So I’ve been really busy, and then I got sick, and then R got sick. And now I’m sitting here headache-y and not at 12th Night (harrumph). So Christmas baking came to an abrupt halt when I got the flu, but I did manage a few things this year.

 

The Red Velvet cupcakes were a big hit (see Dec. 13th entry for recipe), as was the Chocolate Shortbread. It is every year though.

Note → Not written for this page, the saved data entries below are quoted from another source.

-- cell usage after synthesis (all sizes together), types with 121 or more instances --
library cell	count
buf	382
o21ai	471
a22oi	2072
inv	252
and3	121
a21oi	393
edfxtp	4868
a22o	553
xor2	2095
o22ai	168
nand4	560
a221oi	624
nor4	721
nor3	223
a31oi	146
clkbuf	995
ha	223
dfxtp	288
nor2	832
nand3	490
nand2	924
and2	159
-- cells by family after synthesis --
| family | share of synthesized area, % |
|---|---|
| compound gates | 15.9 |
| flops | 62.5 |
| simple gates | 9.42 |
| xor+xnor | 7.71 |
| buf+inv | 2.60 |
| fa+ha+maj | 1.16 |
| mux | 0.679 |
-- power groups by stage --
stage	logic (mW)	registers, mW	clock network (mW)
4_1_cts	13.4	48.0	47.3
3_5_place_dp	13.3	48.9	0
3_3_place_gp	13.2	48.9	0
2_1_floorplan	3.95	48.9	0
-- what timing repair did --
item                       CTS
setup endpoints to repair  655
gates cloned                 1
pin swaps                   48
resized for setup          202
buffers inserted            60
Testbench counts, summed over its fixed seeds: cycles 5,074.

Except this year I made the mistake of baking it while I was still ill. It doesn’t make a lot and I don’t double the recipe as it doesn’t buff out right in my opinion. So there I was, the second tray in the oven and I lay down for the 20 minutes of baking time…and promptly fell asleep. 35 or so minutes later I woke up to a slightly wrong smell emanating from the kitchen.

 

As it turns out I salvaged the second tray for another use. I stuck them into the freezer to be used at a later date for a chocolate crumb crust.

 

Rich Chocolate Shortbread

Canadian Living, December 2002 p. 185

 

6 oz. semisweet chocolate, chopped

1 cup butter, softened

1/4 cup granulated sugar (approx.)

1 tsp vanilla

pinch salt

2 1/4 cups all-purpose flour

1/4 cup cornstarch

 

In heatproof bowl set over saucepan of hot (not boiling) water, melt chocolate, stirring occasionally. Remove from heat; let cool. (I microwave it slowly)

 

In bowl, beat butter until fluffy; beat in chocolate until smooth. Beat in 2 tbsp of the sugar, the vanilla, and the salt. Stir in flour, one-third at a time; stir in cornstarch to make firm, smooth dough.

 

On waxed paper, press dough into 10- x 9-inch (25 x 23 cm) rectangle; trim edges. Refrigerate until chilled, about 30 minutes. (I use a small cookie sheet with sides, no trimming and wastage here)

 

Using floured knife, cut into 2- x 1-inch (5 x 2.5 cm) bars. Using spatula, place cookies, 1 inch (2.5 cm) apart, on parchment paper-lined rimless baking sheets. Prick each cookie with fork. Refrigerate until firm, about 2 hours. (I make these much smaller, they’re not sweet but they are rich)

 

Bake in center of 325F oven until firm, about 20 minutes. Let cool on pans on rack for 2 minutes.

 

Spread remaining sugar in pie plate; gently roll cookies in sugar to coat all sides, adding more sugar if necessary. Transfer to racks; let cool completely. (I sprinkle the sugar on the tops only)

 

Makes about 45 cookies. Per cookie: about 84 cals, 1 g protein, 5g total fat

One thing I will never make again is the Chocolate Peanut Butter Snowballs as they are really really messy. They were good, in small quantities, but way too labour intensive. I’m not a huge fan of whipped cream and even less of one of edible oil products. Having never used Cool Whip before, I’m wondering if you can just change it out to whipped cream? I think I’ll just stick to real truffles.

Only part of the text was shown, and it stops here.